You can use the strconv.Atoi function for check integer values, and the strconv.ParseFloat for float values. Below is an example:

package main

import (
    "fmt"
    "strconv"
)

func main() {
    v1 := "14"

    if _, err := strconv.Atoi(v1); err == nil {
        fmt.Printf("%q looks like a number.
", v1)
    } else {
        fmt.Printf("%q is not a number.
", v1)
    }

    v2 := "1.4"
    if _, err := strconv.ParseFloat(v2, 64); err == nil {
        fmt.Printf("%q looks like a float.
", v2)
    } else {
        fmt.Printf("%q is not a float.
", v2)
    }
}

/* Output:
"14" looks like a number.
"1.4" looks like a float.
*/

You can check it on the Go Playground.

If you need to convert the string to a floating-point number strconv.ParseFloat is the first choice.
Here you just need to know that there is only "0123456789" and maximum one '.' in your string, here for me isNumDot is 12x faster than isNumeric, see:
Consider this (1.7 seconds) - optimized for performance:

func isNumDot(s string) bool {
    dotFound := false
    for _, v := range s {
        if v == '.' {
            if dotFound {
                return false
            }
            dotFound = true
        } else if v < '0' || v > '9' {
            return false
        }
    }
    return true
}

and this (21.7 seconds - doing more extra works "converts the string to a floating-point number"):

func isNumeric(s string) bool {
    _, err := strconv.ParseFloat(s, 64)
    return err == nil
}

try it:

package main

import (
    "fmt"
    "strconv"
    "time"
)

func isNumDot(s string) bool {
    dotFound := false
    for _, v := range s {
        if v == '.' {
            if dotFound {
                return false
            }
            dotFound = true
        } else if v < '0' || v > '9' {
            return false
        }
    }
    return true
}

func isNumeric(s string) bool {
    _, err := strconv.ParseFloat(s, 64)
    return err == nil
}

func main() {
    fmt.Println(isNumDot("240"))     //true
    fmt.Println(isNumDot("abcd123")) //false
    fmt.Println(isNumDot("0.4."))    //false
    fmt.Println(isNumDot("240 "))    //false
    benchmark(isNumDot)
    benchmark(isNumeric)
}

func benchmark(f func(string) bool) {
    var res bool
    t := time.Now()
    for i := 0; i < 100000000; i++ {
        res = f("a 240") || f("abcd123") || f("0.4.") || f("240 ")
    }
    fmt.Println(time.Since(t))
    fmt.Println(res)
}

output:

true
false
false
false
1.7822s
false
21.723s
false

All the answers are valid, but there's another option not yet suggested:

re := regexp.MustCompile(`^[0-9]+(\.[0-9]+)?$`)
isNum := re.Match([]byte("ab123"))

Playground demo

I tried to comment on Adrian's answer but I guess I don't have enough reputation points. Building on his excellent response, here is a variation using PCRE. Some brief explanation on the symbols if you are unfamiliar with regular expressions:

"^" matches the start of input (i.e. beginning of your string)

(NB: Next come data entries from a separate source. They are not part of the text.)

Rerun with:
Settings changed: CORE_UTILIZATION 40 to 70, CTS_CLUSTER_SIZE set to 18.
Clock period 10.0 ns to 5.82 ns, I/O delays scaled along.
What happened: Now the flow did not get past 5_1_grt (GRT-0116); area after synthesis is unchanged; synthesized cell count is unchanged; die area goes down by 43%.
==> inputs of trial 60 <==
==> flow/design.v <==
module surrounding(CLK,rst,EN,TRIG1,TRIG2,TRIG3,TRIG4,TRIG5,ECHO1,ECHO2,ECHO3,ECHO4,ECHO5,min,distance);
input CLK;                
input rst;                
input EN;                 
output reg [3:0] distance;
output reg TRIG1,TRIG2,TRIG3,TRIG4,TRIG5;          
input ECHO1,ECHO2,ECHO3,ECHO4,ECHO5;               
output reg [3:0] min;    
reg [24:0] count;
reg [24:0] count0,count1,count2,count3,count4,count5;
reg [24:0] countsg;
always @(posedge CLK)
begin
    if(rst)
    begin
        count<=0;
        TRIG1<=0;
        TRIG2<=0;
        TRIG3<=0;
        TRIG4<=0;
        TRIG5<=0;
    end
    else if(EN==1)
	 begin 
	     TRIG1<=0;
		  TRIG2<=0;
		  TRIG3<=0;
		  TRIG4<=0;
		  TRIG5<=0;
	 end
	 else if(EN==0)
	 begin
	     if(count==0|count==1)  
		  begin
		        TRIG1<=1;
		        TRIG2<=1;
		        TRIG3<=1;
		        TRIG4<=1;
		        TRIG5<=1;
				  count<=count+1;
		  end
		  else if(count==5000)         
		  begin 
		        TRIG1<=0;
		        TRIG2<=0;
		        TRIG3<=0;
		        TRIG4<=0;
		        TRIG5<=0;
		        count<=0;
		  end
		  else 
		  begin 
		        TRIG1<=0;
		        TRIG2<=0;
		        TRIG3<=0;
		        TRIG4<=0;
		        TRIG5<=0;
				  count<=count+1;
		  end
	  end
end
always @(posedge CLK)
if(rst)
begin
    count0<=0;
    count1<=0;
    count2<=0;
    count3<=0;
    count4<=0;
    count5<=0;
    min<=0;
    distance<=0;
end
else
begin
    if(count0==5000)
	 begin
	     count0<=0;
	     count1<=0;
		  count2<=0;
		  count3<=0;
		  count4<=0;
		  count5<=0;
		  min<=0;
    end	  
	 else
	 begin
		   count0<=count0+1;
	      if(ECHO1==1)
			begin 
				count1<=count1+1;
			end
			if(ECHO2==1)
			begin 
			count2<=count2+1;
			end
			if(ECHO3==1)
			begin 
			count3<=count3+1;
			end
			if(ECHO4==1)
			begin 
			count4<=count4+1;
			end
			if(ECHO5==1)
			begin 
				count5<=count5+1;
			end
	 end
	 if(ECHO1+ECHO2+ECHO3+ECHO4+ECHO5==4)
	 begin
	     if(count1>58&&count2>58&&count3>58&&count4>58&&count5>58)  
		  begin
		      min<=0;
				distance<=0;
        end
        else if(ECHO1==0)
        begin
            min<=1;
				distance<=count1*10/58;
        end
        else if(ECHO2==0)
        begin
            min<=2;
				distance<=count2*10/58;
        end
        else if(ECHO3==0)
        begin
            min<=3;
            distance<=count3*10/58;
		  end 
        else if(ECHO4==0)
        begin
            min<=4;
				distance<=count4*10/58;
        end
        else if(ECHO5==0)
        begin
            min<=5;
				distance<=count5*10/58;
        end			  
	 end
end
endmodule
// ALU_microprocessor
module ALU_microprocessor (
  input      [ 5:0]   alu_ctrl  ,
  input      [31:0]   in_1      ,
  input      [31:0]   in_2      ,
  input               alu_clk   ,
  output reg [31:0]   alu_rslt  ,
  output     [ 4:0]   alu_checks             
);
==> flow/config.mk <==
export PLATFORM = sky130hd
export DESIGN_NAME = ALU_microprocessor
export DESIGN_NICKNAME = ALU_microprocessor
export VERILOG_FILES = /design/flow/design.v
export SDC_FILE = /design/flow/constraint.sdc
export NUM_CORES = 4
export LEC_CHECK = 0
export CAP_MARGIN = 20
export CORE_MARGIN = 2
export CORE_UTILIZATION = 57
export SETUP_SLACK_MARGIN = 1.49
export SLEW_MARGIN = 20
==> flow/constraint.sdc <==
create_clock -name core_clock -period 5.66 [get_ports {alu_clk}]
set_input_delay 1.1320 -clock core_clock [delete_from_list [all_inputs] [get_ports {alu_clk}]]
set_output_delay 1.1320 -clock core_clock [all_outputs]
set_load 0.01 [all_outputs]
run.sh (not shown) runs the stock make flow with config.mk's settings and CLKGATE_MAP_FILE=.
Edit:
CORE_MARGIN = 3   (was 2)
CORE_UTILIZATION = 40   (was 57)
GPL_ROUTABILITY_DRIVEN = 0   (was not set)
HOLD_SLACK_MARGIN = 0.22   (was not set)
SETUP_SLACK_MARGIN = not set   (was 1.49)
TNS_END_PERCENT = 80   (was not set)
clock period = 7.0 ns   (was 5.66 ns; I/O delays follow)
Result: Combinational power is lower by 29%. Synthesized cell count stays the same. Final cell count is lower by 1.7%. Total power shrinks by 28%. Critical path depth came out higher by 1. Worst setup slack got worse by 88 ps.
Setup of ember:
## microP
module microP(
    input clk,
    input reset,
    output [7:0] imem_addr,
    input [16:0] imem_data,
    output [7:0] dmem_addr,
    output [7:0] dmem_wdata,
    output dmem_we,
    input [7:0] dmem_rdata,
    input [7:0] data_in,
    output out_we,
    output [7:0] data_out_col,
    output [7:0] data_out_addr
    );
reg [7:0] PC;
wire [7:0] PC_1 = PC + 8'd1;
assign imem_addr = PC;
reg [16:0] IR;
reg [7:0] PC_1_d;
wire RW_d, PS_d, MW_d, MA_d, MB_d, CS_d, OW_d, IE_d;
wire [2:0] DA_d, AA_d, BA_d, SH_d;
wire [1:0] MD_d, BS_d;
wire [3:0] FS_d;
instruction_decoder DEC(
    .instruction(IR),
    .RW(RW_d), .DA(DA_d), .MD(MD_d), .BS(BS_d), .PS(PS_d), .MW(MW_d),
    .FS(FS_d), .MA(MA_d), .MB(MB_d), .AA(AA_d), .BA(BA_d), .CS(CS_d),
    .SH(SH_d), .output_write_enable(OW_d), .input_enable(IE_d)
    );
wire [7:0] a_data, b_data, reg_d;
wire RW_w;
wire [2:0] DA_w;
register REGFILE(
    .clk(clk), .addr_a(AA_d), .addr_b(BA_d), .addr_d(DA_w),
    .data_in(reg_d), .wr_en(RW_w), .data_a(a_data), .data_b(b_data)
    );
wire [7:0] const_out, bus_a_d, bus_b_d;
constant_unit CONST(.IM(IR[5:0]), .CS(CS_d), .CU_out(const_out));
mux_a MUXA(.PC(PC_1_d), .a_data(a_data), .A(bus_a_d), .MA(MA_d));
mux_b MUXB(.MB(MB_d), .constantunit_out(const_out), .register_b(b_data), .mux_b_out(bus_b_d));
reg RW_e, PS_e, MW_e, OW_e, IE_e;
reg [2:0] DA_e, SH_e;
reg [1:0] MD_e, BS_e;
reg [3:0] FS_e;
reg [7:0] BUS_A, BUS_B, PC_2;
wire DHS;
datahazard HAZ(.AA(AA_d), .BA(BA_d), .DA(DA_e), .RW(RW_e), .MA(MA_d), .MB(MB_d), .DHS(DHS));
wire [7:0] F, Y;
wire C, N, V, Z;
alu ALU(.A(BUS_A), .B(BUS_B), .FS(FS_e), .sh(SH_e), .F(F), .C(C), .N(N), .V(V), .Z(Z), .Y(Y));
wire [7:0] BrA;
adder BRADD(.PC(PC_2), .B(BUS_B), .BrA(BrA));
wire [1:0] BS_out;
  ...
For scale: ~160 flip-flops, roughly 77 I/O pins, ~9600 um^2 of cells after synthesis.
Settings: LEC_CHECK=0, CAP_MARGIN=20, CORE_MARGIN=8, CORE_UTILIZATION=53, CTS_CLUSTER_DIAMETER=376, CTS_CLUSTER_SIZE=30, HOLD_SLACK_MARGIN=-0.06, PLACE_DENSITY=0.37, SETUP_SLACK_MARGIN=-0.46, SLEW_MARGIN=20; clock period 5.0 ns.
run.sh (not shown) runs the stock make flow with config.mk's settings and CLKGATE_MAP_FILE=.
Input changes introduced in zinc (baseline for comparison: ember):
Settings: CORE_ASPECT_RATIO newly set to 0.5; TNS_END_PERCENT newly set to 60.
zinc finished all stages; the layout is clean. The final core utilization in zinc sits 1.3 points above the value recorded for ember. ember leaves more setup margin than zinc. Against ember, total detailed-routing wirelength in zinc fell by a few percent. Global-route usage was higher in ember than in zinc. On final area, zinc tracks ember almost exactly.
Modified inputs, juniper compared to zinc
Settings: a change of CORE_ASPECT_RATIO from 0.5 to 1.05; a deleted TNS_END_PERCENT that had been 60; a deleted SETUP_SLACK_MARGIN that had been -0.46; a deleted CTS_CLUSTER_SIZE that had been 30; a deleted HOLD_SLACK_MARGIN that had been -0.06; a change of CORE_MARGIN from 8 to 2; a deleted CTS_CLUSTER_DIAMETER that had been 376; a change of CORE_UTILIZATION from 53 to 59; a deleted PLACE_DENSITY that had been 0.37.
==> results <==
- Across zinc and juniper, the outcome is the same: a clean finish for every run.
- Re final count of negative-setup-slack endpoints: no difference whatsoever between juniper and zinc.
- Post-route standard cell area excluding fillers in juniper is 0.43% higher than in zinc
- Taking zinc as the reference, in juniper non-clock buffer total of the final layout saw an increase; fraction of power consumed by combinational cells flat; cell internal power dissipation picked up an extra about 4.3%; die area now sits lower.
Relative to juniper, the following input files were edited for fjord:
Settings: SETUP_SLACK_MARGIN: unset -> -0.46; CAP_MARGIN: 20 -> 40; CORE_ASPECT_RATIO: 1.05 -> 0.5; CTS_CLUSTER_DIAMETER: unset -> 376; CORE_MARGIN: 2 -> 10; PLACE_DENSITY: unset -> 0.37; HOLD_SLACK_MARGIN: unset -> -0.06; CTS_CLUSTER_SIZE: unset -> 30; TNS_END_PERCENT: unset -> 60; CORE_UTILIZATION: 59 -> 72.
==> comparison <==
Die area grows by a little under 10% when moving from juniper to fjord.
Of fjord and juniper, it is fjord that has the higher global routing usage on met3.
Of fjord and juniper, the higher layout-stage area growth over the synthesis result belongs to juniper.

* * *

run A:
Starting RTL as in the previous note.
make LEC_CHECK=0 ABC_AREA=0 CAP_MARGIN=25 CELL_PAD_IN_SITES_DETAIL_PLACEMENT=0 CELL_PAD_IN_SITES_GLOBAL_PLACEMENT=1 CORE_MARGIN=3 CORE_UTILIZATION=25 CTS_CLUSTER_DIAMETER=350 GPL_ROUTABILITY_DRIVEN=1 MAX_ROUTING_LAYER=met5 MIN_ROUTING_LAYER=met1 PLACE_DENSITY_LB_ADDON=0.18 SETUP_SLACK_MARGIN=-0.29 SLEW_MARGIN=15 TNS_END_PERCENT=80 finish   # period 6.53 ns
Input changes introduced in run B (baseline for comparison: run A):
Settings: CORE_MARGIN changed from 3 to 2; CELL_PAD_IN_SITES_GLOBAL_PLACEMENT changed from 1 to 0; GPL_ROUTABILITY_DRIVEN removed (was 1); MAX_ROUTING_LAYER changed from met5 to met4; SETUP_SLACK_MARGIN changed from -0.29 to 0.55; PLACE_DENSITY_LB_ADDON changed from 0.18 to 0.0; CAP_MARGIN changed from 25 to 20; CTS_CLUSTER_DIAMETER removed (was 350); CORE_UTILIZATION changed from 25 to 72; CELL_PAD_IN_SITES_DETAIL_PLACEMENT removed (was 0); the clock period (ns, I/O delays scaled along) changed from 6.53 to 1.86.
==> comparison <==
Flow for run B halted at clock tree synthesis, error code DPL-0038. When run B is set beside run A, its pre-CTS setup slack turns out to be 2260 ps smaller. ~same post-synthesis chip area from yosys in run B and run A. NOTE: floorplan core area in run B falls short of that of run A. Changes observed in run B relative to run A: die outline area lost 27,000 um^2; number of placed I/O pins essentially unchanged.
The following lists how run C was set up differently from run B:
Settings: removing CELL_PAD_IN_SITES_GLOBAL_PLACEMENT (formerly 0); changing CORE_UTILIZATION from 72 to 64; removing PLACE_DENSITY_LB_ADDON (formerly 0.0); removing ABC_AREA (formerly 0); removing TNS_END_PERCENT (formerly 80); removing MIN_ROUTING_LAYER (formerly met1); changing SLEW_MARGIN from 15 to 20; removing SETUP_SLACK_MARGIN (formerly 0.55); removing MAX_ROUTING_LAYER (formerly met4); changing the clock period (ns, I/O delays scaled along) from 1.86 to 2.5.
--- outcome ---
- On arithmetic-cell share of the synthesized area counting full adders, half adders and majority gates, run B tracks run C almost exactly.
- Comparing run B and run C, instance area at placement is lower on run C.
- Run C | ERROR | global routing
- On effective utilization at floorplan: run C sits below run B.
- [compare] base=run B new=run C: number of nets at floorplan comparable, number of rows in the core area now larger, area of the placeable core now larger.
- As far as number of top-level design ports goes, run B and run C are indistinguishable; the numbers are identical.
- In the flow results for run B and run C, the weighted congestion at the end of routability-driven global placement is larger on run B.
Modified inputs, run D compared to run C
Settings: setting PLACE_DENSITY to 0.4 for the first time; setting ABC_AREA to 1 for the first time; setting CTS_CLUSTER_DIAMETER to 374 for the first time; setting TNS_END_PERCENT to 10 for the first time; setting CTS_CLUSTER_SIZE to 100 for the first time; changing CORE_UTILIZATION from 64 to 65.
### Flow results
Run D never completed; the flow aborted with a tool error in global routing. Comparing run C and run D, the higher number of cells in the yosys synthesis report was measured on run D. [run D] synthesized-area fraction occupied by xor and xnor cells fell 0.39 points relative to run C. For width of the die, run D and run C come out practically identical. Run D against run C: mux contribution to synthesized area -12 points; number of instances resized during post-cts repair -65; die height ~0 delta; mean area per synthesized cell -27%. On post-placement worst setup slack, the higher figure sits with run D, not run C.
For run E, these inputs were changed with respect to run D:
Settings: CORE_UTILIZATION changed from 65 to 58; CTS_CLUSTER_SIZE removed (was 100); CTS_CLUSTER_DIAMETER removed (was 374); TNS_END_PERCENT removed (was 10); PLACE_DENSITY changed from 0.4 to 0.6; the clock period (ns, I/O delays scaled along) changed from 2.5 to 2.83.
The layout from run E, despite a flow that completed every stage, fails the layout checks, with the failing checks listed as negative setup slack.
Comparing run D against run E, there is no change at all in Yosys chip area.
As of run E, number of gates resized after CTS had fallen by more than half compared to run D.
Run E against run D: HPWL reported at the end of detailed placement about even, maximum count of clock buffers along a single path ~0 delta, total placed instance area decreased by about 1.4% relative to the old numbers, post-placement worst setup slack increased 190 ps.
In the floorplan summary, run E is listed with a die area greater than that of run D.
NOTE die extent in y run D->run E increased by a few percent
Effective utilization at floorplan for run E: 7.8 points down relative to run D
Power figures rest on the tool's default switching activity, not on a simulated workload.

"$" matches the end of input (i.e. the end of your string)

"()" are grouping operators

"*" matches 0 or more

"+" matches 1 or more

"?" matches exactly 0 or 1

"\d" is a character class which represents the character values 0 through 9

So, the following would require at least a leading 0, permit "0.", and everything else that is normally identified as a floating point value. You can experiment with this a bit.

func isFloat(s string) bool {
    return regexp.MatchString(`^\d+(\.\d*)?$`, s)
}

Naturally, if you are calling this function to validate data, it should be cleaned:

str := strings.TrimSpace(someString)
if isFloat(str) {
  ...
}

That only works on ASCII characters. If you are dealing with UTF8 or another multi-byte character set (MBCS), it can be done with regexp but more work would be required and perhaps another approach altogether.